26 febbraio 2015

“Stabbiano: viaggio nella lucchesia” di Gianni Quilici



11.00
Mattina incerta tra nuvole, pioggia e luce. Cosa scegliere, se non un viaggio, un viaggio breve nel tempo e nello spazio, in un paese piccolo, visto allora, da rivedere oggi, dopo molto tempo?  
Colazione, il manifesto e  via.

11.30
Cerco le strade, le più secondarie nella domenica spenta: Lammari, Monte S. Quirico,  strada di S. Alessio, che sbuca sulla Sarzanese e a Farneta, strada a destra che sale verso Chiatri e, dopo qualche Km, ecco Stabbiano, appena un po’ più in alto della strada.


12.00
Da una siepe di alloro nella nebbiolina che avvolge colline, che si sovrappongono, i fusti di alberi nudi, una casa bianca sfumano come fossero quadro impressionista.
Una campana di qualche chiesa rintocca il tempo lontana come un’eco dolente di un suono già sentito e poi perso.

Ad un passo un bel pozzo con tettoia, residuo archeologico della società contadina, lasciato un poco a se stesso, mimose già fiorite che risplendono gialle nella mattinata grigia, una casa ben ristrutturata e un vialetto che porta alla chiesa con bel campanile merlato.




12.30
Dalla chiesa una stradina asfaltata, tra una vegetazione alta e fitta sulla collina, porta ad un gruppo di case, con una loro bellezza, perché recuperate senza essere stravolte e da lì  la stessa stradina arriva ad un altro minuscolo gruppo di case … e  Stabbiano sembra finire.
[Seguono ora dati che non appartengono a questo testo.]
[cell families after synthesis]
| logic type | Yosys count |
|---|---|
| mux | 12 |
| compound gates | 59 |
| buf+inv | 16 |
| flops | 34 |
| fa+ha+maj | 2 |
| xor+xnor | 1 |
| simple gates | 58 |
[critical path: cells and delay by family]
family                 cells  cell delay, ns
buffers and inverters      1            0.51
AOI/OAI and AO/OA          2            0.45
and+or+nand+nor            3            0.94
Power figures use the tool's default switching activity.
==> src/rtl/rate_step_sel.sv <==
// Chooses the per-edge phase step and the wrap modulus for the current mode.
module rate_step_sel #(
  parameter int unsigned FRAC_W  = 8,
  parameter int unsigned DS3_PAY = 672,
  parameter int unsigned DS3_LEN = 4760,
  parameter int unsigned E3_PAY  = 378,
  parameter int unsigned E3_LEN  = 1536,
  parameter int unsigned ACC_W   = 22
) (
  input  logic [1:0]        mode_i,
  input  logic [FRAC_W-1:0] stuff_i,
  output logic [ACC_W-1:0]  step_o,
  output logic [ACC_W-1:0]  modulus_o
);
  import trib_rate_pkg::*;

  localparam int unsigned ONE = 2 ** FRAC_W;
  localparam logic [ACC_W-1:0] DS3_FULL  = ACC_W'(DS3_PAY * ONE);
  localparam logic [ACC_W-1:0] DS3_FIXED = ACC_W'((DS3_PAY - 1) * ONE);
  localparam logic [ACC_W-1:0] E3_FULL   = ACC_W'(E3_PAY * ONE);
  localparam logic [ACC_W-1:0] DS3_MOD   = ACC_W'(DS3_LEN * ONE);
  localparam logic [ACC_W-1:0] E3_MOD    = ACC_W'(E3_LEN * ONE);

  logic [ACC_W-1:0] stuff_ext;
  assign stuff_ext = ACC_W'(stuff_i);

  always_comb begin
    unique case (line_mode_e'(mode_i))
      MODE_DS3_FRAMED: begin
        step_o    = DS3_FULL - stuff_ext;
        modulus_o = DS3_MOD;
      end
      MODE_DS3_CBIT: begin
        // full stuffing: programmed fraction is not used
        step_o    = DS3_FIXED;
        modulus_o = DS3_MOD;
      end
      default: begin
        step_o    = E3_FULL - stuff_ext;
        modulus_o = E3_MOD;
      end
    endcase
  end
endmodule

==> src/rtl/phase_wrap_acc.sv <==
// Modular phase accumulator with a registered wrap pulse.
module phase_wrap_acc #(
  parameter int unsigned ACC_W = 22
) (
  input  logic             clk,
  input  logic             rst_n,
  input  logic [ACC_W-1:0] step_i,
  input  logic [ACC_W-1:0] modulus_i,
  output logic [ACC_W-1:0] acc_o,
  output logic             wrap_o
);
  logic [ACC_W-1:0] acc_q;
  logic [ACC_W-1:0] sum;
  logic             hit;

  assign sum = acc_q + step_i;
  assign hit = (sum >= modulus_i);

  always_ff @(posedge clk or negedge rst_n) begin
    if (!rst_n) begin
      acc_q  <= '0;
      wrap_o <= 1'b0;
    end else begin
      acc_q  <= hit ? (sum - modulus_i) : sum;
      wrap_o <= hit;
    end
  end

  assign acc_o = acc_q;
endmodule

==> src/rtl/trib_rate_gen.sv <==
module trib_rate_gen #(
  parameter int unsigned FRAC_W  = 8,
  parameter int unsigned DS3_PAY = 672,
  parameter int unsigned DS3_LEN = 4760,
  parameter int unsigned E3_PAY  = 378,
  parameter int unsigned E3_LEN  = 1536
) (
  input  logic              clk,
  input  logic              rst_n,
  input  logic [1:0]        mode_sel,
  input  logic [FRAC_W-1:0] stuff_rate,
  output logic              rate_en
);
  localparam int unsigned LEN_MAX = (DS3_LEN > E3_LEN) ? DS3_LEN : E3_LEN;
  localparam int unsigned MOD_MAX = LEN_MAX * (2 ** FRAC_W);
  localparam int unsigned ACC_W   = $clog2(2 * MOD_MAX);

  logic [ACC_W-1:0] step_w;
  logic [ACC_W-1:0] modulus_w;
  logic [ACC_W-1:0] acc_q;

  rate_step_sel #(
    .FRAC_W(FRAC_W), .DS3_PAY(DS3_PAY), .DS3_LEN(DS3_LEN),
    .E3_PAY(E3_PAY), .E3_LEN(E3_LEN), .ACC_W(ACC_W)
  ) u_sel (
    .mode_i   (mode_sel),
    .stuff_i  (stuff_rate),
    .step_o   (step_w),
    .modulus_o(modulus_w)
  );

  phase_wrap_acc #(.ACC_W(ACC_W)) u_acc (
    .clk      (clk),
    .rst_n    (rst_n),
    .step_i   (step_w),
    .modulus_i(modulus_w),
    .acc_o    (acc_q),
    .wrap_o   (rate_en)
  );
endmodule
Cosa manca ad uno sguardo tutto di superficie?
Non i cani, liberi o legati, che si fanno vedere e sentire. Manca una centralità che raccolga, che dia quel senso di comunità, che soprattutto dà a un paese, a una città o cittadina il suo cuore.
C’è invece lo sguardo verso uno spazio aperto: le colline, gli alberi, altri paesi, il cielo sopra di noi.

Stabbiano. Domenica 15 febbraio 2015.